OBSIDIAN PYROCLASTS: PRE-ERUPTIVE VANGUARD MAGMA, OR JUVENILE CLASTS FORMED AFTER FRAGMENTATION?


WIEJACZKA, Joshua1, GIACHETTI, Thomas1, WATKINS, James M.1, GARDNER, James E.2, TRAFTON, Kathy1 and NEEDHAM, Éamonn1, (1)Department of Earth Sciences, University of Oregon, Eugene, OR 97403, (2)University of Texas at Austin, Department of Geological Sciences, Austin, TX 78712

Obsidian pyroclasts are dense, glassy, partially degassed pieces of magma found in deposits of explosive eruptions. They were thought to be fragments of vanguard magma produced by permeable foam collapse before or during the explosive phase of an eruption.
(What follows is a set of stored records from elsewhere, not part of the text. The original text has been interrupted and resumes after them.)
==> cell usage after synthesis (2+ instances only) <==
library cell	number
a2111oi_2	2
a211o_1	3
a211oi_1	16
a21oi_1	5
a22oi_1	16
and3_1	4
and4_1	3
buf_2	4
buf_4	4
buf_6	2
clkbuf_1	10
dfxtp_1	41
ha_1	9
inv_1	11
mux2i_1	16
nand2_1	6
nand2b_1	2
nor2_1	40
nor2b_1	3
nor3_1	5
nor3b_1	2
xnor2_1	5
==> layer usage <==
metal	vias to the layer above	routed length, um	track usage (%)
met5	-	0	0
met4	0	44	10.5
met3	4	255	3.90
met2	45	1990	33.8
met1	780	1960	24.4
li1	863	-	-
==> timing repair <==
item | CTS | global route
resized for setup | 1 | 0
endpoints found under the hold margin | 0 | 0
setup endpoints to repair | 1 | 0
[src/flat_wrapper.sv]
// flat-port wrapper written by rule: the top's interface ports become plain ports
module trees_spawner_flat 
#(
  parameter int SCREEN_WIDTH = 640,
  parameter int TREE_WIDTH   = 64,
  parameter int TREE_Y_MIN   = 300,
  parameter int SPAWN_MIN    = 8
)
  (clk_i, reset_i, bus_enable, bus_startOfFrame, bus_scrollSpeed, bus_treeHit, bus_treesCoordinates, bus_isActive, bus_deploy_tree, bus_spawnFull);
  trees_spawner_if bus_i ();
  input  logic clk_i;
  input  logic reset_i;
  input wire logic [$bits(bus_i.enable)-1:0] bus_enable;
  input wire logic [$bits(bus_i.startOfFrame)-1:0] bus_startOfFrame;
  input wire logic [$bits(bus_i.scrollSpeed)-1:0] bus_scrollSpeed;
  input wire logic [$bits(bus_i.treeHit)-1:0] bus_treeHit;
  output wire logic [$bits(bus_i.treesCoordinates)-1:0] bus_treesCoordinates;
  output wire logic [$bits(bus_i.isActive)-1:0] bus_isActive;
  output wire logic [$bits(bus_i.deploy_tree)-1:0] bus_deploy_tree;
  output wire logic [$bits(bus_i.spawnFull)-1:0] bus_spawnFull;
  assign bus_i.enable = bus_enable;
  assign bus_i.startOfFrame = bus_startOfFrame;
  assign bus_i.scrollSpeed = bus_scrollSpeed;
  assign bus_i.treeHit = bus_treeHit;
  assign bus_treesCoordinates = bus_i.treesCoordinates;
  assign bus_isActive = bus_i.isActive;
  assign bus_deploy_tree = bus_i.deploy_tree;
  assign bus_spawnFull = bus_i.spawnFull;
  trees_spawner #(.SCREEN_WIDTH(SCREEN_WIDTH), .TREE_WIDTH(TREE_WIDTH), .TREE_Y_MIN(TREE_Y_MIN), .SPAWN_MIN(SPAWN_MIN)) u_core (.clk_i(clk_i), .reset_i(reset_i), .bus(bus_i));
endmodule
[config.mk]
export PLATFORM = sky130hd
export DESIGN_NAME = trees_spawner_flat
export DESIGN_NICKNAME = d
export VERILOG_FILES = /design/src/rtl/trees_spawner_if.sv /design/src/rtl/trees_spawner.sv /design/src/flat_wrapper.sv
export SDC_FILE = /design/constraint.sdc
export NUM_CORES = 1
export LEC_CHECK = 0
export BUFFER_PORTS_ARGS = -buffer_cell sky130_fd_sc_hd__buf_4
export CAP_MARGIN = 40
export CORE_MARGIN = 1.5
export CORE_UTILIZATION = 25
export DETAILED_ROUTE_END_ITERATION = 16
export SYNTH_ARGS = -nofsm -noshare
export SYNTH_HDL_FRONTEND = slang
export SYNTH_SLANG_ARGS = --single-unit
[constraint.sdc]
create_clock -name clk_i -period 3.25 [get_ports clk_i]
set_input_delay 0.65 -clock clk_i [delete_from_list [all_inputs] [get_ports clk_i]]
set_output_delay 0.65 -clock clk_i [all_outputs]
set_load 0.02 [all_outputs]
--- src/rtl/keypad_tick_gen.sv ---
// Free-running divider producing a one-cycle scan tick.
// Tick fires on the last count so the first one lands SCAN_DIV cycles after reset.
module keypad_tick_gen #(
    parameter int SCAN_DIV = 10000
) (
    input  logic clk_i,
    input  logic rst_i,
    output logic tick_o
);

    localparam int CW = (SCAN_DIV > 1) ? $clog2(SCAN_DIV) : 1;
    localparam logic [CW-1:0] LAST = CW'(SCAN_DIV - 1);

    logic [CW-1:0] cnt_q;
    logic [CW-1:0] cnt_d;

    // Wrap the counter at the end of each scan period.
    always_comb begin
        cnt_d = cnt_q + 1'b1;
        if (cnt_q == LAST) cnt_d = '0;
    end

    // Counter register with synchronous reset.
    always_ff @(posedge clk_i) begin
        if (rst_i) cnt_q <= '0;
        else       cnt_q <= cnt_d;
    end

    assign tick_o = (cnt_q == LAST);

endmodule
However, recent studies have suggested that obsidian pyroclasts can also be produced syn-eruptively by ash sintering above the fragmentation level. While samples of vanguard magma record the events that led up to an eruption, samples formed in situ may preserve information about the eruption itself, such as changes in the erupting magma’s gas composition in space and time, or the fragmentation depth. These two mechanisms of formation can be distinguished based on textural and chemical analysis. Obsidian pyroclasts formed by sintering are expected to exhibit complex vesicle shapes, textural heterogeneity, and H2O/CO2 gradients, depending on the time scale available for sintering, while vanguard magma is expected to be more texturally homogeneous and have higher crystallinity due to slower ascent. In this study, obsidian pyroclasts from the Cleetwood eruption of Mt. Mazama (~7700 BP) and the Big Obsidian Flow eruption of Newberry Volcano (~1300 BP) are compared. These eruptions are similar in that they are both highly silicic with an explosive phase followed by the emplacement of an obsidian flow. They differ in that the Cleetwood eruption was immediately followed by a caldera-forming eruption. Preliminary results show that most of the obsidians from the Cleetwood eruption exhibit different textural domains suggesting they sintered for a short period of time (few minutes) before being ejected. We will further analyze these samples by (1) measuring H2O and CO2 contents from obsidian pyroclasts and calculating diffusion time scales, from which time scales of formation can be estimated, and (2) quantifying the textures to calculate sintering time scales.